Pattern Formation with Trapped Ions

Ion traps are a versatile tool to study nonequilibrium statistical physics, due to the tunability of dissipation and nonlinearity. We propose an experiment with a chain of ions, where dissipation is provided by laser heating and cooling, while nonlinearity is provided by trap anharmonicity and beam shaping. The dynamics are governed by an equation similar to the complex Ginzburg-Landau equation, except that the reactive nature of the coupling leads to qualitatively different behavior. The system has the unusual feature of being both oscillatory and excitable at the same time. The patterns are observable for realistic experimental parameters despite noise from spontaneous emission. Our scheme also allows controllable experiments with noise and quenched disorder.

Figure 1

Chain of ions, each damped by a red-detuned beam and excited by a blue-detuned beam.
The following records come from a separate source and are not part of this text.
<file path="config.mk">
export PLATFORM = sky130hd
export DESIGN_NAME = cpu_do_demux
export DESIGN_NICKNAME = d
export VERILOG_FILES = /design/src/rtl/cpu_do_demux.sv
export SDC_FILE = /design/constraint.sdc
export NUM_CORES = 1
export LEC_CHECK = 0
export CELL_PAD_IN_SITES_DETAIL_PLACEMENT = 1
export CELL_PAD_IN_SITES_GLOBAL_PLACEMENT = 1
export CORE_UTILIZATION = 26
export DETAILED_ROUTE_END_ITERATION = 10
export DONT_BUFFER_PORTS = 1
export GPL_ROUTABILITY_DRIVEN = 0
export PLACE_DENSITY_LB_ADDON = 0.1
export SETUP_SLACK_MARGIN = 0.15
export SLEW_MARGIN = 0
export SYNTH_ARGS = -nofsm -noshare
export SYNTH_HDL_FRONTEND = slang
export SYNTH_SLANG_ARGS = --single-unit
</file>
<file path="constraint.sdc">
create_clock -name pll0_250MHz -period 2.2 [get_ports pll0_250MHz]
set_input_delay 0.44 -clock pll0_250MHz [delete_from_list [all_inputs] [get_ports pll0_250MHz]]
set_output_delay 0.44 -clock pll0_250MHz [all_outputs]
set_load 0.05 [all_outputs]
</file>
<file path="src/rtl/cpu_do_demux.sv">
// Z80 data-out distribution: syncs the write strobe, edge-detects it and
// routes the captured byte to RAM, S100, LED, IOBYTE or USB TX.
module cpu_do_demux #(
  parameter int         SYNC_STAGES   = 2,
  parameter int         STROBE_CYCLES = 4,
  parameter logic [7:0] LED_RESET     = 8'h00,
  parameter logic [7:0] IOBYTE_RESET  = 8'hFF
) (
  input  logic       pll0_250MHz,
  input  logic       reset,
  input  logic [7:0] cpuDataOut,
  input  logic       z80Write,
  input  logic       ram_cs,
  input  logic       outPortcon_cs,
  input  logic       outLED_cs,
  input  logic       iobyteOut_cs,
  input  logic       usbTxD_cs,
  input  logic       usbTxReady,
  output logic [7:0] ramWrData,
  output logic       ramWe,
  output logic [7:0] s100DataOut,
  output logic       s100Wr,
  output logic [7:0] ledData,
  output logic [7:0] iobyteReg,
  output logic [7:0] usbTxData,
  output logic       usbTxValid,
  output logic       wrBusy,
  output logic       wrOverrun
);

  typedef enum logic {
    IDLE   = 1'b0,
    STROBE = 1'b1
  } state_t;

  localparam logic [3:0] CNT_LOAD = 4'(STROBE_CYCLES - 1);

  state_t stateQ;
  state_t stateD;

  logic [SYNC_STAGES-1:0] syncQ;
  logic                   prevQ;
  logic                   evtQ;
  logic [3:0]             cntQ;
  logic                   tgtS100Q;

  logic selRam;
  logic selS100;
  logic selLed;
  logic selIob;
  logic selUsb;
  logic startStrobe;
  logic strobeDrop;
  logic usbXfer;
  logic usbLoad;
  logic usbDrop;

  // Fixed priority: ram > outPortcon > outLED > iobyteOut > usbTxD
  always_comb begin
    selRam  = 1'b0;
    selS100 = 1'b0;
    selLed  = 1'b0;
    selIob  = 1'b0;
    selUsb  = 1'b0;
    if (ram_cs)             selRam  = 1'b1;
    else if (outPortcon_cs) selS100 = 1'b1;
    else if (outLED_cs)     selLed  = 1'b1;
    else if (iobyteOut_cs)  selIob  = 1'b1;
    else if (usbTxD_cs)     selUsb  = 1'b1;
  end

  assign startStrobe = evtQ & (selRam | selS100)
                     & (stateQ == IDLE);
  assign strobeDrop  = evtQ & (selRam | selS100)
                     & (stateQ == STROBE);

  // A consumed holding byte frees the slot in the same clock
  assign usbXfer = usbTxValid & usbTxReady;
  assign usbLoad = evtQ & selUsb & (~usbTxValid | usbXfer);
  assign usbDrop = evtQ & selUsb & usbTxValid & ~usbTxReady;

  always_ff @(posedge pll0_250MHz or posedge reset) begin
    if (reset) begin
      syncQ <= '0;
      prevQ <= 1'b0;
      evtQ  <= 1'b0;
    end else begin
      syncQ <= {syncQ[SYNC_STAGES-2:0], z80Write};
      prevQ <= syncQ[SYNC_STAGES-1];
      evtQ  <= syncQ[SYNC_STAGES-1] & ~prevQ;
    end
  end

  always_ff @(posedge pll0_250MHz or posedge reset) begin
    if (reset) begin
      stateQ   <= IDLE;
      cntQ     <= 4'd0;
      tgtS100Q <= 1'b0;
    end else begin
      stateQ <= stateD;
      if (startStrobe) begin
        cntQ     <= CNT_LOAD;
        tgtS100Q <= selS100;
      end else if (stateQ == STROBE && cntQ != 4'd0) begin
        cntQ <= cntQ - 4'd1;
      end
    end
  end

  always_comb begin
    stateD = stateQ;
    unique case (stateQ)
      IDLE:   if (startStrobe) stateD = STROBE;
      STROBE: if (cntQ == 4'd0) stateD = IDLE;
      default: stateD = IDLE;
    endcase
  end

  always_comb begin
    ramWe  = 1'b0;
    s100Wr = 1'b0;
    wrBusy = 1'b0;
    if (stateQ == STROBE) begin
      wrBusy = 1'b1;
      ramWe  = ~tgtS100Q;
      s100Wr = tgtS100Q;
    end
  end

  always_ff @(posedge pll0_250MHz or posedge reset) begin
    if (reset) begin
      ramWrData   <= 8'h00;
      s100DataOut <= 8'h00;
      ledData     <= LED_RESET;
      iobyteReg   <= IOBYTE_RESET;
    end else begin
      if (startStrobe && selRam)  ramWrData   <= cpuDataOut;
      if (startStrobe && selS100) s100DataOut <= cpuDataOut;
      if (evtQ && selLed)         ledData     <= cpuDataOut;
      if (evtQ && selIob)         iobyteReg   <= cpuDataOut;
    end
  end

  always_ff @(posedge pll0_250MHz or posedge reset) begin
    if (reset) begin
      usbTxData  <= 8'h00;
      usbTxValid <= 1'b0;
    end else if (usbLoad) begin
      usbTxData  <= cpuDataOut;
      usbTxValid <= 1'b1;
    end else if (usbXfer) begin
      usbTxValid <= 1'b0;
    end
  end

  always_ff @(posedge pll0_250MHz or posedge reset) begin
    if (reset) begin
      wrOverrun <= 1'b0;
    end else if (strobeDrop || usbDrop) begin
      wrOverrun <= 1'b1;
    end
  end

endmodule

</file>
; Yosys cells after proc, flatten, opt, wreduce, memory -nomap -nowiden
; Index checks and enable logic that the tools add are counted.
[word_totals]
ramBits = 0
out_inout_bits = 45
ff_bits = 52
in_bits = 17
mem_count = 0
latch_bits = 0
romBits = 0
elab_cells = 65
[classes]
mux = 25
n_lt_le_gt_ge = 0
n_eq_ne = 0
n_bitwise = 16
multipliers = 0
n_div = 0
reduce_logical = 10
shifts = 0
add_sub_neg = 1
[ops]
columns = operator, n
row1 = 1-bit two-way mux, 22
row2 = 1-bit bitwise AND, 9
row3 = 4-bit two-way mux, 2
row4 = 1-bit logical AND, 5
row5 = 1-bit inverter, 5
row6 = 4-bit zero test, 1
row7 = 2-bit nonzero test, 2
row8 = 4-bit nonzero test, 1
row9 = "4-bit by 1-bit subtractor with 4-bit output, second input constant", 1
row10 = 1-bit bitwise OR, 2
row11 = 1-bit one-hot mux with 2 select lines, 1
row12 = 1-bit logical OR, 1

; Logic depth before layout (Yosys ltp)
; Gate-level depths: netlist of the first run.
[depth]
word_depth = 9
ltp_mapped = 5
depth_no_buf = 5

; Worst setup path before layout of the first run
; OpenSTA, ideal clock, no wires.
[synth_timing]
path_kind = register to output
start = register stateQ
end = output ramWe
path_stages_with_launch = 2
t_required_ns = 1.760
arrival_ns = 1.501
n_path_buf = 0
slack_ns = 0.259
path_cell_list = dfrtp_1 > nor2b_1
[synth_between]
elab_chain_len = 1
[synth_lines]
columns = element, line_no
row1 = from (decl), 38  ; state_t stateQ;
row2 = from (signal assigned), 100  ; stateQ <= stateD;
row3 = 1-bit two-way mux, 123  ; if (stateQ == STROBE) begin
row4 = to (decl), 20  ; output logic ramWe,
; Every way passes these cells.

; Final worst setup path of the first run
[layout_timing]
start = register stateQ
end = output s100Wr
[layout_between]
elab_chain_len = 1
[layout_lines]
columns = element, line_no
row1 = 1-bit two-way mux, 123
row2 = to (decl), 22  ; output logic s100Wr,
; Every way passes these cells.

==> results.md, run 1 <==
* Synth-to-Final Area Change at 12.55%
* VDD IR max at 0.4656 mV
* Setup crit start kind: flip-flop
* Compound-Gate Fraction of Synth Area at 2.010%
* Syn Inst Count at approximately 130
* Max transition margin at 62.42%
* DIE WIDTH at about 91 um
* R2R cell count at 5
* Flop2flop setup slack at slightly above 0.6 ns
* PwrDens at ~1500 nW/um2
* Delay-heaviest family, CP: simple AND/OR/NAND/NOR gates
* R2R Path Start: cntQ[0]
* CTS Hold Bufs at 0
* Slew of the pin with the lowest slew margin at 0.5589 ns
* Mux cell area share after synthesis at 23.39%
* Detailed-route via count at around 1,100
* Final worst path period share at 83.50%
* Worst Path Arrival at 1.40 ns
* CP required at 1.76 ns
* Peak Freq at around 540 MHz
* Buf+Inv Stages, Crit Path at 1
* Placed cells at 239
* Post-Synth XOR/XNOR Area at 0%
* Share of layout cells above drive strength 1 at 45.52%
* Post-Syn Area per Cell at between 15 and 20 um2
* Post_cts resized at 0
* DR DRC count at 0
* Worst setup path class: reg2out
* Status: completed
* First-pass GRT wire length at 7.590 mm
* Post-DP HPWL at approximately 3.3 mm
* Post-Synth Simple-Gate Area at 8.952%
* Final count of negative-setup-slack endpoints at 0
* Worst min path class: in2async
* Largest net degree at the start of global routing at 31
* Gr ovfl total at 0
* Seq cells post-synth at 52
* First DRT Iteration DRCs at 18
* Initial Util at 26.73%
* Final ANT Viol Nets at 0
* Post-synthesis cell area at 2054 um2
* Min Tclk post-route at ~1.8 ns
* Final setup skew at 0.01005 ns
* Max-cap viol count at 0
* Via density at 4.474
* Critical-path top delay cell: and2_1
* Clock root buffer: clkbuf_8
* Die area at 8261 um2
* Port bufs at 0
* Post-Syn Nets at 152
* Fraction of registers with async set/reset at 100.0%
* Vias in the first global route at 1,247
* Drt wl/cell at 19.01 um
* Clk sinks at 52
* Initial antenna violation count at 0
* Overall Power at roughly 3.4 mW
* Worst Path Max Fanout at 8
* Clk_lat worst skew at 0.30 ns
* TritonRoute pass-1 iters at 3
* Final TNS setup at 0 ns
* CTS max path bufs at 2
* Crit-path max cell delay at around 0.47 ns
* P_leak at between 1 and 1.5 nW
* YS warnings at 0
* Antenna fix cells at 0
* Main synth FF type: dfrtp_1
* Yosys cell types at 26
* Tot GR Track Use at around 12%
* Routed wire length at about 4.7 mm
* Fin nets at 162
* RSZ-0062 raised after global routing: no
* CP Capture Type: output pin
* Number of synthesized flops with an enable pin at 0
* Worst-path cell chain: buf_4 > and2_1
* Largest family of logic cells by synthesized area: multiplexers
* Synth Area in Adders at less than 1%
* Core ar. at ~7700 um2
* Inserted Clock Buffers at 5
* Die Ht at 90.89 um
* Hold Violations, Final at 0
* R2r endpoint: cntQ[0]
* Post-CTS Setup Bufs at 0
* Pins over their slew limit at 0
* Ports at 62
* Finished Layout Cells at roughly 250
* CTS tree: built
* Stages on worst setup path at 2
* Rows at 32
* Register area share after synthesis at a little under two thirds
* Worst-path clk slew at roughly 0.090 ns
* H-tree depth at 2
-- layout make-up --
cell class / instances / area, um2
timing repair buffer: 5 / 50.05
sequential: 52 / 1311
fill: 848 / 5375
multi-input combinational: 76 / 718.2
inverter: 4 / 15.01
clock buffer: 8 / 90.09
tap: 102 / 127.6
-- stage by stage --
| step | area [um2] | setup WS (ns) | hold WS, ns | utilization, % |
|---|---|---|---|---|
| finish | 2312 | 0.3629 | 0.04821 | 30.08 |
| global route | 2312 | 0.3023 | 0.06948 | 30.08 |
| CTS | 2312 | 0.3367 | 0.06357 | 30.08 |
| detailed placement | 2222 | 0.6183 | 0.3628 | 28.91 |
| floorplan | 2054 | 0.2585 | 0.3312 | - |
| global placement | 2222 | 0.6352 | 0.3443 | 28.91 |
-- sequential cells by signal, summed over array words and instances, names as in the netlist --
register / count
wrOverrun: 1
stateQ: 1
iobyteReg: 8
s100DataOut: 8
usbTxData: 8
ledData: 8
cntQ: 4
tgtS100Q: 1
prevQ: 1
syncQ: 2
ramWrData: 8
usbTxValid: 1
evtQ: 1
-- cells in the mapped netlist (all sizes together) (2+ instances only) --
cell type / count / area share, %
mux2: 40 / 22
nor4b: 2 / 1.6
nand2: 9 / 1.8
inv: 4 / 0.73
mux2i: 3 / 1.5
nor2b: 4 / 1.3
dfrtp: 44 / 54
dfstp: 8 / 10
a21oi: 3 / 0.73
nor2: 3 / 1.3
and2: 2 / 0.61
buf: 2 / 0.49
-- metal layers --
metal	GRT usage, %	share of wire [%]	vias up
met4	3.968	1.3	0
met5	0	0	-
met3	4.882	7.9	6
li1	-	-	484
met2	20.39	50	42
met1	14.73	41	573
-- cells by family after synthesis --
logic type / count (synthesis)
AO/OA/AOI/OAI: 7
adder cells (fa/ha/maj): 1
multiplexers: 43
AND/OR/NAND/NOR: 25
buffers and inverters: 6
flip-flops: 52
-- report_power, final --
| part | total, mW | internal (mW) | leakage [nW] | switching, mW |
|---|---|---|---|---|
| logic | 0.575 | 0.282 | 0.355 | 0.293 |
| registers | 2.27 | 1.25 | 0.627 | 1.03 |
| clock network | 0.562 | 0.257 | 0.0455 | 0.304 |
| total | 3.41 | 1.79 | 1.03 | 1.62 |
-- placed cells by master (no fill, tap or decap) --
| master | instances |
|---|---|
| ha_1 | 1 |
| dfrtp_1 | 44 |
| buf_4 | 4 |
| mux2i_1 | 3 |
| and2_1 | 2 |
| clkbuf_1 | 2 |
| clkbuf_8 | 6 |
| nor4b_4 | 1 |
| or2_2 | 1 |
| a21o_1 | 1 |
| nor2_8 | 1 |
| nand4b_1 | 1 |
| inv_2 | 1 |
| o21ai_0 | 1 |
| nor2b_1 | 3 |
| nor2_1 | 2 |
| nor4b_1 | 1 |
| dfstp_2 | 8 |
| a21oi_1 | 3 |
| nand2_1 | 8 |
| nand3_4 | 1 |
| nor2b_2 | 1 |
| buf_12 | 1 |
| o31ai_1 | 1 |
| mux2_2 | 40 |
| a31oi_1 | 1 |
| and3b_1 | 1 |
| nand2b_1 | 1 |
| nand2_2 | 1 |
| inv_1 | 3 |
-- worst max path at each step --
stage / startpoint / endpoint / slack (ns)
global placement: ram_cs / ledData[3] / 0.64
CTS: stateQ / s100Wr / 0.34
global route: stateQ / s100Wr / 0.30
finish: stateQ / s100Wr / 0.36
floorplan: stateQ / ramWe / 0.26
detailed placement: ram_cs / iobyteReg[1] / 0.62
No activity file was read; power rests on OpenSTA's default activity.
==> run 2, diff against run 1 <==
- clock period: 2.2 -> 1.6 ns (I/O delays scaled with it)
==> run 2 against run 1 <==
Via count grew 4.1%. Cell area grew 6.9%. Die area is the same. Largest cell class unchanged. Combinational power grew 77%.
==> results.md, run 2 (synthesized netlist as in run 1, its figures left out) <==
* Core Util, Final at 32.15% (+2.1 points)
* Final ANT Viol Nets at 0 (unchanged)
* Status: completed
* H-tree depth at 2 (unchanged)
* Worst hold slack at 0.04506 ns (-0.003153 ns)
* Routed wire length at 4.811 mm (+2.4%)
* First DRT Iteration DRCs at 33 (+15)
* Synth-to-Final Area Change at 20.28%
* Flop2flop setup slack at 0.14 ns (-0.48 ns)
* Max transition margin at 66.31% (+3.9 points)
* Slew of the pin with the lowest slew margin at 0.5053 ns (-0.05358 ns)
* Post-DP HPWL at 3.459 mm (+3.4%)
* WHS Endpoint: syncQ[0]
* Area after DPL at 2277 um2 (+2.5%)
* Max-cap viol count at 0 (unchanged)
* Worst-path cell chain: buf_12 > and2_4 > buf_6
* Vias in the first global route at 1,327 (+6.4%)
* Pre-CTS setup slack at 0.1244 ns (-0.4939 ns)
* Critical-path top delay cell: dfrtp_2
* Final instance area at 2471 um2 (+6.9%)
* Final TNS setup at 0 ns (unchanged)
* Peak Freq at 662.3 MHz
* Clk sinks at 52 (unchanged)
* Layout fillers at 815 (-3.9%)
* Via density at 4.475 (about the same)
* Fin nets at 172 (+6.2%)
* Die Ht at 90.89 um (unchanged)
* Hold Violations, Final at 0 (unchanged)
* FF+latch area at 1313 um2 (about the same)
* Largest net degree at the start of global routing at 23 (-26%)
* R2r endpoint: s100DataOut[6]
* Setup crit start kind: flip-flop
* DR DRC count at 0 (unchanged)
* RSZ-0062 raised after global routing: yes
* Worst setup path class: reg2out
* Drt wl/cell at 18.72 um (-1.5%)
* Min Tclk post-route at 1.510 ns
* Worst Path Max Fanout at 8 (unchanged)
* Multi-input logic area at 752.0 um2 (+4.7%)
* Hold depth at 0
* Detailed-route via count at 1,150 (+4.1%)
* Initial antenna violation count at 0 (unchanged)
* Gr ovfl total at 0 (unchanged)
* Clk pwr share at 15.7% (-0.8 points)
* Core ar. at 7687 um2 (unchanged)
* Combinational power share at 20.6% (+3.7 points)
* Internal at 2.628 mW (+47%)
* CP Capture Type: output pin
* Worst min path class: in2reg
* Sequential share of power at 63.6% (-3.1 points)
* Crit-path max cell delay at 0.43 ns (-0.04 ns)
* Hold Startpoint: z80Write
* CTS max path bufs at 2 (unchanged)
* PwrDens at 1996 nW/um2 (+35%)
* Worst Path Arrival at 1.19 ns (-0.21 ns)
* Tot GR Track Use at 12.57% (+0.21 points)
* Final setup skew at 0.006888 ns (-0.003164 ns)
* Port bufs at 0 (unchanged)
* Most frequent cells in the layout: dfrtp_1 (43), mux2_2 (40), nand2_1 (8), dfstp_2 (8), buf_4 (8)
* Final count of negative-setup-slack endpoints at 0 (unchanged)
* Initial Util at 26.73% (unchanged)
* Ports at 62 (unchanged)
* Pins over their slew limit at 0 (unchanged)
* R2R cell count at 5 (unchanged)
* Die area at 8261 um2 (unchanged)
* Clk_lat worst skew at 0.30 ns (about the same)
* PnR worst setup slack at 0.09005 ns (-0.2729 ns)
* First-pass GRT wire length at 7.797 mm (+2.7%)
* DIE WIDTH at 90.89 um (unchanged)
* CP required at 1.28 ns (-0.48 ns)
* Antenna fix cells at 0 (unchanged)
* Final worst path period share at 94.37%
* Switching Fraction at 46.71% (-0.92 points)
* Reported net switching power at 2.304 mW (+42%)
* TritonRoute pass-1 iters at 4 (+1)
* Rows at 32 (unchanged)
* R2R Path Start: stateQ
* Commonest non-fill, non-tap cell in the layout: dfrtp_1
* CTS tree: built
* Worst-path clk slew at 0.09 ns (about the same)
* Inserted Clock Buffers at 5 (unchanged)
* Clock root buffer: clkbuf_8
* Share of layout cells above drive strength 1 at 52.90% (+7.4 points)
* P_leak at 1.104 nW (+7.5%)
* VDD IR max at 0.6208 mV (+33%)
## run 2: area by class of cell
class	count	share of cell area, %
repair buffers	15	6.633
flip-flops and latches	52	53.11
multi-input cells	76	30.43
clock inverters	2	0.5570
well taps	102	5.165
clock buffers	6	3.342
inverters	4	0.7595
## run 2: power by group through the flow
stage / Combinational, mW / Sequential [mW] / Clock [mW]
final: 1.02 / 3.14 / 0.776
after global routing: 1.12 / 3.20 / 0.858
after CTS: 0.977 / 3.16 / 0.822
after detailed placement: 0.869 / 3.18 / 0
after global placement: 0.827 / 3.16 / 0
after floorplan: 0.603 / 3.12 / 0
## run 2: repair_timing
action | 4_1_cts | 5_1_grt
resized for setup | 9 | 3
hold buffers | 1 | 0
setup buffers | 3 | 2
hold endpoints to repair | 15 | 0
setup endpoints to repair | 11 | 36
gates cloned | 0 | 0
pin swaps | 1 | 1
## run 2: routing by layer
metal / global-route usage (%) / part of all wire [%] / vias to the layer above
met1: 14.68 / 40 / 605
met2: 20.96 / 50 / 39
met3: 5.471 / 8.8 / 4
met5: 0 / 0 / -
li1: - / - / 502
met4: 3.571 / 1.1 / 0
## run 2: metrics by stage
stage / power [mW] / cells
3_5_place_dp: 4.046 / 243
2_1_floorplan: 3.723 / 134
4_1_cts: 4.956 / 255
3_3_place_gp: 3.991 / 243
5_1_grt: 5.181 / 257
6_report: 4.931 / 257
## run 2: worst max-delay path: cells and delay by family, from the launching register on
family | cells | cell delay [ns]
and+or+nand+nor | 1 | 0.16
buffers and inverters | 2 | 0.30
DFF | 1 | 0.43
## run 2: how the worst max path moves through the flow
stage	from	endpoint	cells past startpoint
floorplan	stateQ	s100DataOut[0]	4
global placement	ram_cs	ledData[3]	3
detailed placement	ram_cs	ledData[4]	3
CTS	stateQ	s100Wr	3
global route	stateQ	s100Wr	3
finish	stateQ	s100Wr	3
==> run 3, diff against run 2 <==
- SKIP_LAST_GASP: not set -> 1
==> results of run 3 <==
Final layout, timing and power as in run 2 (identical DEF).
The blue beam is along the ion chain, while the red beams are at an angle. The intensity of the red beams is lowest at the trap center. Each ion is in its own anharmonic dc potential well (not shown).

Figure 2

Spacetime plot of chain of 50 ions with nearest-neighbor interactions and open boundaries. Re $A$ is plotted using the color scale in the side bar. $A$ is the complex amplitude of the underlying harmonic oscillations. (a) $b=1$ and $c=1$ showing uniform phase synchrony. (b) Same, but with the expected noise from spontaneous emission. (c) $b=1$ and $c=-1$ showing antiphase structure.

Figure 3

System of two oscillators with $b=1$. (a) Bifurcation diagram as $c$ varies. There are supercritical pitchfork bifurcations at $(c,\Delta \theta )=(-1,0)$ and (1, $\pi$). There are supercritical Hopf bifurcations at (1.22, 2.82), (1.22, 3.47), ($-1.22$, $-0.32$), and ($-1.22$, 0.32), which give rise to stable limit cycles (not shown). Solid and dashed lines denote stable and unstable fixed points, respectively. (b) A limit cycle at $c=1.4$.

Figure 4

Spacetime plot of Re $A$ for chain of 50 ions showing an excitation pulse for $b=1$ and $c=0.2$. Perturbing the first oscillator beyond a threshold generates a pulse of antiphase oscillation. The initial conditions were $A_1=-1$ and $A_n=1$ for the rest. The right panel is a zoomed-in view. Color scale is the same as in Fig. 2.